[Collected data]
▬▬▬▬▬▬▬▬▬▬

<file path="src/rcd_regs.svh">
// register map, field positions, reset values and timing counts
`ifndef RCD_REGS_SVH
`define RCD_REGS_SVH
// ==========================
// register offsets
`define RCD_OFF_CAUSE      8'h00
`define RCD_OFF_EVT        8'h04
`define RCD_OFF_MASK       8'h08
`define RCD_OFF_SEQ        8'h0C
// ==========================
// reset_cause_status fields
`define RCD_B_TRAP         15
`define RCD_B_ILLOP        14
`define RCD_B_CFGMIS       9
`define RCD_B_PMSLP        8
`define RCD_B_EXTR         7
`define RCD_B_SWR          6
`define RCD_B_WDSOFT       5
`define RCD_B_WDTO         4
`define RCD_B_SLEEP        3
`define RCD_B_IDLE         2
`define RCD_B_BOR          1
`define RCD_B_POR          0
`define RCD_CAUSE_WMASK    16'hC3FF
`define RCD_CAUSE_RST      16'h0003
// ==========================
// event bits
`define RCD_EV_START       0
`define RCD_EV_SYSREL      1
`define RCD_EV_CLKREL      2
`define RCD_EV_RST         3'h0
`define RCD_MASK_RST       3'h0
// ==========================
// timing
`define RCD_CLK_NS         10
`define RCD_POR_NS         10000
`define RCD_PWRT_NS        64000000
`define RCD_RST_NS         10000
`define RCD_FRC_NS         15000
`define RCD_LPRC_NS        50000
`define RCD_LOCK_NS        200000
`define RCD_POR_CYC        (`RCD_POR_NS / `RCD_CLK_NS)
`define RCD_PWRT_CYC       (`RCD_PWRT_NS / `RCD_CLK_NS)
`define RCD_RST_CYC        (`RCD_RST_NS / `RCD_CLK_NS)
`define RCD_FRC_CYC        (`RCD_FRC_NS / `RCD_CLK_NS)
`define RCD_LPRC_CYC       (`RCD_LPRC_NS / `RCD_CLK_NS)
`define RCD_LOCK_CYC       (`RCD_LOCK_NS / `RCD_CLK_NS)
`define RCD_OST_LAST       10'h3FF
`define RCD_RESP_OK        2'h0
`define RCD_RESP_ERR       2'h2
`endif

</file>
<file path="src/rcd_pkg.sv">
// types of the reset cause and delay block
package rcd_pkg;
   typedef enum logic [3:0] {
      RCD_EC, RCD_FRC, RCD_FRCDIV, RCD_LPRC, RCD_ECPLL, RCD_FRCPLL,
      RCD_XT, RCD_HS, RCD_SOSC, RCD_XTPLL, RCD_HSPLL
   } rcd_clk_src_e;
   typedef enum logic [2:0] {
      RCD_ST_POR, RCD_ST_PWRT, RCD_ST_RST, RCD_ST_FRC,
      RCD_ST_LPRC, RCD_ST_OST, RCD_ST_LOCK, RCD_ST_RUN
   } rcd_state_e;
   typedef struct packed {
      logic        awvalid;
      logic [7:0]  awaddr;
      logic        wvalid;
      logic [31:0] wdata;
      logic [3:0]  wstrb;
      logic        bready;
      logic        arvalid;
      logic [7:0]  araddr;
      logic        rready;
   } rcd_axil_req_s;
   typedef struct packed {
      logic        awready;
      logic        wready;
      logic        bvalid;
      logic [1:0]  bresp;
      logic        arready;
      logic        rvalid;
      logic [31:0] rdata;
      logic [1:0]  rresp;
   } rcd_axil_rsp_s;
endpackage

</file>
<file path="src/rcd_reset_cause.sv">
// reset cause recording and reset release sequencer with axi4-lite registers
// Function
// - power-on holds reset for power-on delay, power-up timer, then state reset timer
// - power-up timer is 64 ms when the regulator enable pin is low
// - crystal and secondary sources wait 1024 oscillator periods on a 10-bit counter, but crystal pll sources after brown-out wait the fast rc time
// - two-speed start-up runs fast rc first and applies its start-up delay
// - pll sources add the pll lock time before the clock is delivered, except with two-speed start-up, which skips it
// - fast rc source, or low-power rc source without two-speed start-up, adds its start-up time
// - other reset types wait only the state reset timer, no clock delay
// - idle-wake flag is set after idle mode or by a software write and stays clear otherwise
// - watchdog soft enable bit turns the watchdog on and off; wdt_forced_on keeps it on
//
// Added by the designer: the AXI4-Lite interface to the registers and the register addresses.
`timescale 1ns/1ps
`default_nettype none
`include "rcd_regs.svh"
module rcd_reset_cause #(
   parameter int unsigned POR_CYC  = `RCD_POR_CYC,
   parameter int unsigned PWRT_CYC = `RCD_PWRT_CYC,
   parameter int unsigned RST_CYC  = `RCD_RST_CYC,
   parameter int unsigned FRC_CYC  = `RCD_FRC_CYC,
   parameter int unsigned LPRC_CYC = `RCD_LPRC_CYC,
   parameter int unsigned LOCK_CYC = `RCD_LOCK_CYC
) (
   input  wire logic                  aclk,
   input  wire logic                  aresetn,
   input  wire rcd_pkg::rcd_axil_req_s s_axi_req,
   output var  rcd_pkg::rcd_axil_rsp_s s_axi_rsp,
   input  wire logic                  power_on_event,
   input  wire logic                  brownout_reset_event,
   input  wire logic                  ext_reset_event,
   input  wire logic                  soft_reset_event,
   input  wire logic                  wdt_timeout_event,
   input  wire logic                  trap_reset_event,
   input  wire logic                  illegal_op_event,
   input  wire logic                  cfg_mismatch_event,
   input  wire logic                  sleep_entry,
   input  wire logic                  idle_entry,
   input  wire logic                  regulator_enable_pin,
   input  wire logic                  two_speed_en,
   input  wire rcd_pkg::rcd_clk_src_e  clk_source,
   input  wire logic                  osc_tick,
   input  wire logic                  wdt_forced_on,
   output var  logic                  system_reset_signal,
   output var  logic                  sys_clk_enable,
   output var  logic                  watchdog_enable,
   output var  logic                  irq
);
   import rcd_pkg::*;

   // ==========================
   // sequencer state
   rcd_state_e    state_q, state_d;
   logic [31:0]   cnt_q;
   logic [9:0]    ost_q;
   logic          full_q;
   logic          bor_q;
   rcd_clk_src_e  src_q;
   logic          two_q;
   logic [15:0]   cause_q, cause_d;
   logic [2:0]    evt_q, evt_d;
   logic [2:0]    mask_q;
   rcd_axil_rsp_s rsp_q;
   logic          aw_full_q, w_full_q;
   logic [7:0]    aw_addr_q, ar_addr_q;
   logic [31:0]   w_data_q;
   logic [3:0]    w_strb_q;
   logic          ar_full_q;
   logic          system_reset_signal_q, clken_q, wden_q, irq_q;

   // ==========================
   // reset kind decode
   wire any_other = ext_reset_event | soft_reset_event | wdt_timeout_event
                  | trap_reset_event | illegal_op_event | cfg_mismatch_event;
   wire start_por = power_on_event;
   wire start_bor = ~power_on_event & brownout_reset_event;
   wire start_oth = ~power_on_event & ~brownout_reset_event & any_other;
   wire start_any = start_por | start_bor | start_oth;
   wire [2:0] pwrt_first = regulator_enable_pin ? RCD_ST_RST : RCD_ST_PWRT;

   // ==========================
   // clock delay selection
   wire src_frc  = src_q == RCD_FRC || src_q == RCD_FRCDIV || src_q == RCD_FRCPLL;
   wire src_xpll = src_q == RCD_XTPLL || src_q == RCD_HSPLL;
   wire src_pll  = src_xpll || src_q == RCD_ECPLL || src_q == RCD_FRCPLL;
   wire src_osc  = src_q == RCD_XT || src_q == RCD_HS || src_q == RCD_SOSC;
   wire need_frc  = two_q | src_frc | (bor_q & src_xpll);
   wire need_lprc = ~two_q & (src_q == RCD_LPRC);
   wire need_ost  = ~two_q & (src_osc | (~bor_q & src_xpll));
   wire need_lock = ~two_q & src_pll;
   wire [2:0] after_rst  = ~full_q   ? RCD_ST_RUN :
                           need_frc  ? RCD_ST_FRC :
                           need_lprc ? RCD_ST_LPRC :
                           need_ost  ? RCD_ST_OST :
                           need_lock ? RCD_ST_LOCK : RCD_ST_RUN;
   wire [2:0] after_clk  = need_lock ? RCD_ST_LOCK : RCD_ST_RUN;
   wire ost_done = osc_tick && ost_q == `RCD_OST_LAST;
   wire cnt_done = cnt_q == 32'h0;

   // ==========================
   // phase timer load values
   function automatic logic [31:0] load_for(rcd_state_e s);
      case (s)
         RCD_ST_POR:  load_for = 32'(POR_CYC - 1);
         RCD_ST_PWRT: load_for = 32'(PWRT_CYC - 1);
         RCD_ST_RST:  load_for = 32'(RST_CYC - 1);
         RCD_ST_FRC:  load_for = 32'(FRC_CYC - 1);
         RCD_ST_LPRC: load_for = 32'(LPRC_CYC - 1);
         RCD_ST_LOCK: load_for = 32'(LOCK_CYC - 1);
         default:     load_for = 32'h0;
      endcase
   endfunction

   // ==========================
   // next phase
   always_comb begin
      state_d = state_q;
      if (start_por) begin
         state_d = RCD_ST_POR;
      end else if (start_bor) begin
         state_d = rcd_state_e'(pwrt_first);
      end else if (start_oth) begin
         state_d = RCD_ST_RST;
      end else begin
         case (state_q)
            RCD_ST_POR:  if (cnt_done) state_d = rcd_state_e'(pwrt_first);
            RCD_ST_PWRT: if (cnt_done) state_d = RCD_ST_RST;
            RCD_ST_RST:  if (cnt_done) state_d = rcd_state_e'(after_rst);
            RCD_ST_FRC:  if (cnt_done) state_d = rcd_state_e'(after_clk);
            RCD_ST_LPRC: if (cnt_done) state_d = rcd_state_e'(after_clk);
            RCD_ST_OST:  if (ost_done) state_d = rcd_state_e'(after_clk);
            RCD_ST_LOCK: if (cnt_done) state_d = RCD_ST_RUN;
            RCD_ST_RUN:  state_d = RCD_ST_RUN;
            default:     state_d = RCD_ST_RUN;
         endcase
      end
   end

   // ==========================
   // phase registers
   wire moving  = start_any || state_d != state_q;
   wire hold_d  = state_d == RCD_ST_POR || state_d == RCD_ST_PWRT || state_d == RCD_ST_RST;
   wire run_d   = state_d == RCD_ST_RUN;

   always_ff @(posedge aclk) begin
      if (!aresetn) begin
         state_q <= RCD_ST_POR;
         cnt_q   <= 32'(POR_CYC - 1);
         ost_q   <= 10'h000;
         full_q  <= 1'b1;
         bor_q   <= 1'b0;
      end else begin
         state_q <= state_d;
         cnt_q   <= moving ? load_for(state_d) : (cnt_done ? cnt_q : cnt_q - 32'h1);
         ost_q   <= moving ? 10'h000 : (osc_tick ? ost_q + 10'h001 : ost_q);
         if (start_any) begin
            full_q <= start_por | start_bor;
            bor_q  <= start_bor;
         end
      end
   end

   always_ff @(posedge aclk) begin
      if (!aresetn) begin
         src_q <= RCD_EC;
         two_q <= 1'b0;
      end else if (hold_d) begin
         src_q <= clk_source;
         two_q <= two_speed_en;
      end
   end

   // ==========================
   // axi4-lite write path
   wire aw_take  = s_axi_req.awvalid & rsp_q.awready;
   wire w_take   = s_axi_req.wvalid & rsp_q.wready;
   wire wr_fire  = aw_full_q & w_full_q & ~rsp_q.bvalid;
   wire b_done   = rsp_q.bvalid & s_axi_req.bready;
   wire aw_hit   = aw_addr_q == `RCD_OFF_CAUSE || aw_addr_q == `RCD_OFF_EVT
                || aw_addr_q == `RCD_OFF_MASK  || aw_addr_q == `RCD_OFF_SEQ;
   wire [15:0] be16 = {{8{w_strb_q[1]}}, {8{w_strb_q[0]}}};
   wire cause_wr = wr_fire && aw_addr_q == `RCD_OFF_CAUSE;
   wire mask_wr  = wr_fire && aw_addr_q == `RCD_OFF_MASK && w_strb_q[0];
   wire [15:0] cw_mask = be16 & `RCD_CAUSE_WMASK;
   wire aw_full_d = (aw_full_q & ~wr_fire) | aw_take;
   wire w_full_d  = (w_full_q & ~wr_fire) | w_take;
   wire bvalid_d  = (rsp_q.bvalid & ~b_done) | wr_fire;

   // ==========================
   // axi4-lite read path
   wire ar_take  = s_axi_req.arvalid & rsp_q.arready;
   wire rd_fire  = ar_full_q & ~rsp_q.rvalid;
   wire r_done   = rsp_q.rvalid & s_axi_req.rready;
   wire ar_full_d = (ar_full_q & ~rd_fire) | ar_take;
   wire rvalid_d  = (rsp_q.rvalid & ~r_done) | rd_fire;
   wire rd_cause = ar_addr_q == `RCD_OFF_CAUSE;
   wire rd_evt   = ar_addr_q == `RCD_OFF_EVT;
   wire rd_mask  = ar_addr_q == `RCD_OFF_MASK;
   wire rd_seq   = ar_addr_q == `RCD_OFF_SEQ;
   wire rd_hit   = rd_cause | rd_evt | rd_mask | rd_seq;
   wire [31:0] rd_mux = rd_cause ? {16'h0000, cause_q} :
                        rd_evt   ? {29'h0, evt_q} :
                        rd_mask  ? {29'h0, mask_q} :
                        rd_seq   ? {26'h0, clken_q, system_reset_signal_q, 1'b0, state_q} : 32'h0;

   always_ff @(posedge aclk) begin
      if (!aresetn) begin
         aw_full_q <= 1'b0;
         w_full_q  <= 1'b0;
         ar_full_q <= 1'b0;
         aw_addr_q <= 8'h00;
         ar_addr_q <= 8'h00;
         w_data_q  <= 32'h0;
         w_strb_q  <= 4'h0;
         rsp_q     <= '0;
      end else begin
         aw_full_q     <= aw_full_d;
         w_full_q      <= w_full_d;
         ar_full_q     <= ar_full_d;
         if (aw_take) aw_addr_q <= {s_axi_req.awaddr[7:2], 2'b00};
         if (w_take) begin
            w_data_q <= s_axi_req.wdata;
            w_strb_q <= s_axi_req.wstrb;
         end
         if (ar_take) ar_addr_q <= {s_axi_req.araddr[7:2], 2'b00};
         rsp_q.awready <= ~aw_full_d & ~bvalid_d;
         rsp_q.wready  <= ~w_full_d & ~bvalid_d;
         rsp_q.bvalid  <= bvalid_d;
         if (wr_fire) rsp_q.bresp <= aw_hit ? `RCD_RESP_OK : `RCD_RESP_ERR;
         rsp_q.arready <= ~ar_full_d & ~rvalid_d;
         rsp_q.rvalid  <= rvalid_d;
         if (rd_fire) begin
            rsp_q.rdata <= rd_mux;
            rsp_q.rresp <= rd_hit ? `RCD_RESP_OK : `RCD_RESP_ERR;
         end
      end
   end

   // ==========================
   // cause flags: hardware set wins over software clear
   logic [15:0] hw_set;
   always_comb begin
      hw_set                = 16'h0000;
      hw_set[`RCD_B_POR]    = start_por;
      hw_set[`RCD_B_BOR]    = start_por | brownout_reset_event;
      hw_set[`RCD_B_EXTR]   = ext_reset_event;
      hw_set[`RCD_B_SWR]    = soft_reset_event;
      hw_set[`RCD_B_WDTO]   = wdt_timeout_event;
      hw_set[`RCD_B_TRAP]   = trap_reset_event;
      hw_set[`RCD_B_ILLOP]  = illegal_op_event;
      hw_set[`RCD_B_CFGMIS] = cfg_mismatch_event;
      hw_set[`RCD_B_SLEEP]  = sleep_entry;
      hw_set[`RCD_B_IDLE]   = idle_entry;
      cause_d = cause_q;
      if (cause_wr) begin
         cause_d = (cause_q & ~cw_mask) | (w_data_q[15:0] & cw_mask);
      end
      cause_d = cause_d | hw_set;
   end

   // ==========================
   // event status, mask and interrupt
   wire [2:0] ev_set = {clken_q == 1'b0 && run_d,
                        system_reset_signal_q && !hold_d,
                        start_any};
   always_comb begin
      evt_d = evt_q;
      if (rd_fire && rd_evt) begin
         evt_d = 3'h0;
      end
      evt_d = evt_d | ev_set;
   end

   always_ff @(posedge aclk) begin
      if (!aresetn) begin
         cause_q  <= `RCD_CAUSE_RST;
         evt_q    <= `RCD_EV_RST;
         mask_q   <= `RCD_MASK_RST;
         system_reset_signal_q <= 1'b1;
         clken_q  <= 1'b0;
         wden_q   <= 1'b0;
         irq_q    <= 1'b0;
      end else begin
         cause_q  <= cause_d;
         evt_q    <= evt_d;
         if (mask_wr) mask_q <= w_data_q[2:0];
         system_reset_signal_q <= hold_d;
         clken_q  <= run_d;
         wden_q   <= cause_d[`RCD_B_WDSOFT] | wdt_forced_on;
         irq_q    <= |(evt_d & mask_q);
      end
   end

   // ==========================
   // outputs straight from flops
   assign s_axi_rsp           = rsp_q;
   assign system_reset_signal = system_reset_signal_q;
   assign sys_clk_enable      = clken_q;
   assign watchdog_enable     = wden_q;
   assign irq                 = irq_q;

endmodule
`default_nettype wire

</file>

▬▬▬▬▬▬▬▬▬▬

PROBLEM DESCRIPTION: Each line above where the word "delay" occurs should be returned in full.

SOLVED PROBLEM:
// types of the reset cause and delay block
// - power-on holds reset for power-on delay, power-up timer, then state reset timer
// - two-speed start-up runs fast rc first and applies its start-up delay
// - other reset types wait only the state reset timer, no clock delay
   // clock delay selection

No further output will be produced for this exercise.